ONNX Dynamic Loading - A transparent proxy wrapper for onnxruntime.InferenceSession that provides automatic model lifecycle management based on configurable time-to-live (TTL) policies.

The "dl" stands for dynamic loading, referring to the proxy's ability to automatically load and unload ONNX models from memory based on usage patterns, helping optimize memory usage in applications with multiple models or varying workload patterns.

Features

  • Transparent API: Drop-in replacement for onnxruntime.InferenceSession - no code changes needed in your model classes
  • Flexible TTL Policies: Configure model lifecycle with three modes:
    • ttl=-1: Persistent (model stays loaded indefinitely)
    • ttl=0: Immediate unload (minimal memory footprint)
    • ttl>0: Timed unload (auto-cleanup after N seconds of inactivity)
  • Smart TTL Reset: Automatically resets timer on each access, preventing unloading of actively used models
  • Context Manager Support: Explicit lifecycle control for batch processing with proxy.session()
  • Reference Counting: Properly handles nested context managers
  • Thread-Safe: Safe concurrent access from multiple threads
  • Lazy Loading: Models load on first use, not at construction time
  • Shared Proxies: Multiple instances can share a single proxy for memory efficiency
  • Lifecycle Monitoring: Built-in logging for tracking load/unload events

Installation

Using uv

uv add onnx-dl

Using pip

pip install onnx-dl

Usage

Quick Start

from onnx_dl import InferenceSessionProxy
import numpy as np

# Create a proxy with 60-second TTL
proxy = InferenceSessionProxy("model.onnx", ttl=60)
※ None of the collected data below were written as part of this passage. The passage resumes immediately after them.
--- src/rtl/dcs_pkg.sv ---
package dcs_pkg;
  localparam int BIT_DONE = 0;
  localparam int BIT_BUSY = 1;
  localparam int BIT_REQ  = 2;
  localparam int BIT_BED  = 4;
  localparam int BIT_BES  = 5;
  localparam int BIT_CE   = 6;

  typedef enum logic [1:0] {
    SZ_WORD = 2'd0,
    SZ_BYTE = 2'd1,
    SZ_HALF = 2'd2,
    SZ_LINE = 2'd3
  } xfer_size_e;

  // low bits that must be zero for a given size
  function automatic logic [3:0] align_mask(input logic [1:0] sz);
    case (xfer_size_e'(sz))
      SZ_WORD: align_mask = 4'b0011;
      SZ_BYTE: align_mask = 4'b0000;
      SZ_HALF: align_mask = 4'b0001;
      default: align_mask = 4'b1111;
    endcase
  endfunction

  function automatic logic [4:0] size_bytes(input logic [1:0] sz);
    size_bytes = {1'b0, align_mask(sz)} + 5'd1;
  endfunction
endpackage

--- src/rtl/dcs_cfg_check.sv ---
module dcs_cfg_check #(
  parameter int AW = 32,
  parameter int CW = 24
) (
  input  logic [AW-1:0] src_addr_i,
  input  logic [AW-1:0] dst_addr_i,
  input  logic [CW-1:0] byte_cnt_i,
  input  logic [1:0]    xfer_size_i,
  output logic          cfg_bad_o,
  output logic          last_o
);
  import dcs_pkg::*;
  localparam int PAD = CW - 5;

  logic [3:0] mask;
  logic       mis_src, mis_dst, mis_cnt, cnt_zero;

  always_comb begin
    mask     = align_mask(xfer_size_i);
    mis_src  = |(src_addr_i[3:0] & mask);
    mis_dst  = |(dst_addr_i[3:0] & mask);
    mis_cnt  = |(byte_cnt_i[3:0] & mask);
    cnt_zero = (byte_cnt_i == '0);
    cfg_bad_o = mis_src | mis_dst | mis_cnt | cnt_zero;
    last_o    = (byte_cnt_i == {{PAD{1'b0}}, size_bytes(xfer_size_i)});
  end
endmodule

--- src/rtl/dcs_ack_gen.sv ---
module dcs_ack_gen (
  input  logic chan_sel_i,
  input  logic sel_ext_i,
  input  logic ack_type_i,
  input  logic last_i,
  input  logic beat_rd_i,
  input  logic beat_wr_i,
  output logic ack_o
);
  logic ext_sel;
  always_comb begin
    ext_sel = chan_sel_i & sel_ext_i;
    if (ack_type_i) ack_o = ext_sel & last_i & (beat_rd_i | beat_wr_i);
    else            ack_o = ext_sel;
  end
endmodule

--- src/rtl/dcs_flags.sv ---
module dcs_flags (
  input  logic clk,
  input  logic rst_n,
  input  logic start_i,
  input  logic cfg_bad_i,
  input  logic rd_err_i,
  input  logic wr_err_i,
  input  logic cmpl_i,
  input  logic sw_clr_i,
  output logic busy_o,
  output logic done_o,
  output logic ce_o,
  output logic bes_o,
  output logic bed_o
);
  logic busy_n, done_n, ce_n, bes_n, bed_n;

  always_comb begin
    busy_n = busy_o;
    done_n = done_o;
    ce_n   = ce_o;
    bes_n  = bes_o;
    bed_n  = bed_o;
    // software clear first; hardware sets below override it
    if (sw_clr_i) begin
      done_n = 1'b0;
      ce_n   = 1'b0;
      bes_n  = 1'b0;
      bed_n  = 1'b0;
    end
    if (!busy_o && start_i) begin
      if (cfg_bad_i) begin
        ce_n   = 1'b1;
        done_n = 1'b1;
      end else begin
        busy_n = 1'b1;
      end
    end
    if (busy_o) begin
      if (rd_err_i) begin
        bes_n  = 1'b1;
        done_n = 1'b1;
        busy_n = 1'b0;
      end
      if (wr_err_i) begin
        bed_n  = 1'b1;
        done_n = 1'b1;
        busy_n = 1'b0;
      end
      if (cmpl_i) begin
        done_n = 1'b1;
        busy_n = 1'b0;
      end
    end
  end

  always_ff @(posedge clk or negedge rst_n) begin
    if (!rst_n) begin
      busy_o <= 1'b0;
      done_o <= 1'b0;
      ce_o   <= 1'b0;
      bes_o  <= 1'b0;
      bed_o  <= 1'b0;
    end else begin
      busy_o <= busy_n;
      done_o <= done_n;
      ce_o   <= ce_n;
      bes_o  <= bes_n;
      bed_o  <= bed_n;
    end
  end
endmodule

--- src/rtl/dma_chan_status.sv ---
module dma_chan_status #(
  parameter int AW = 32,
  parameter int CW = 24
) (
  input  logic          clk,
  input  logic          rst_n,
  input  logic          start_i,
  input  logic          chan_sel_i,
  input  logic          sel_ext_i,
  input  logic          rd_err_i,
  input  logic          wr_err_i,
  input  logic          beat_rd_i,
  input  logic          beat_wr_i,
  input  logic          cmpl_i,
  input  logic [AW-1:0] src_addr_i,
  input  logic [AW-1:0] dst_addr_i,
  input  logic [CW-1:0] byte_cnt_i,
  input  logic [1:0]    xfer_size_i,
  input  logic          ack_type_i,
  input  logic          wr_en_i,
  input  logic [7:0]    wr_data_i,
  output logic [7:0]    status_o,
  output logic          ack_o
);
  import dcs_pkg::*;

  logic cfg_bad, last_xfer, sw_clr;
  logic busy, done, ce, bes, bed, req;

  assign sw_clr = wr_en_i & wr_data_i[BIT_DONE];

  dcs_cfg_check #(.AW(AW), .CW(CW)) u_cfg (
    .src_addr_i (src_addr_i),
    .dst_addr_i (dst_addr_i),
    .byte_cnt_i (byte_cnt_i),
    .xfer_size_i(xfer_size_i),
    .cfg_bad_o  (cfg_bad),
    .last_o     (last_xfer)
  );

  dcs_flags u_flags (
    .clk      (clk),
    .rst_n    (rst_n),
    .start_i  (start_i),
    .cfg_bad_i(cfg_bad),
    .rd_err_i (rd_err_i),
    .wr_err_i (wr_err_i),
    .cmpl_i   (cmpl_i),
    .sw_clr_i (sw_clr),
    .busy_o   (busy),
    .done_o   (done),
    .ce_o     (ce),
    .bes_o    (bes),
    .bed_o    (bed)
  );

  dcs_ack_gen u_ack (
    .chan_sel_i(chan_sel_i),
    .sel_ext_i (sel_ext_i),
    .ack_type_i(ack_type_i),
    .last_i    (last_xfer),
    .beat_rd_i (beat_rd_i),
    .beat_wr_i (beat_wr_i),
    .ack_o     (ack_o)
  );

  assign req = busy & ~chan_sel_i & (byte_cnt_i != '0);

  always_comb begin
    status_o           = 8'h00;
    status_o[BIT_CE]   = ce;
    status_o[BIT_BES]  = bes;
    status_o[BIT_BED]  = bed;
    status_o[BIT_REQ]  = req;
    status_o[BIT_BUSY] = busy;
    status_o[BIT_DONE] = done;
  end
endmodule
# Use exactly like onnxruntime.InferenceSession
inputs = proxy.get_inputs()
outputs = proxy.get_outputs()

# Run inference
result = proxy.run(
    [outputs[0].name],
    {inputs[0].name: your_data}
)

# Model automatically unloads after 60 seconds of inactivity

Different TTL Strategies

# Frequently used model - keep in memory
vad_proxy = InferenceSessionProxy("vad.onnx", ttl=-1)

# Occasionally used model - auto-unload when idle
seg_proxy = InferenceSessionProxy("segmentation.onnx", ttl=60)

# Rarely used model - unload immediately
emb_proxy = InferenceSessionProxy("embedding.onnx", ttl=0)

Context Manager for Batch Processing

proxy = InferenceSessionProxy("model.onnx", ttl=30)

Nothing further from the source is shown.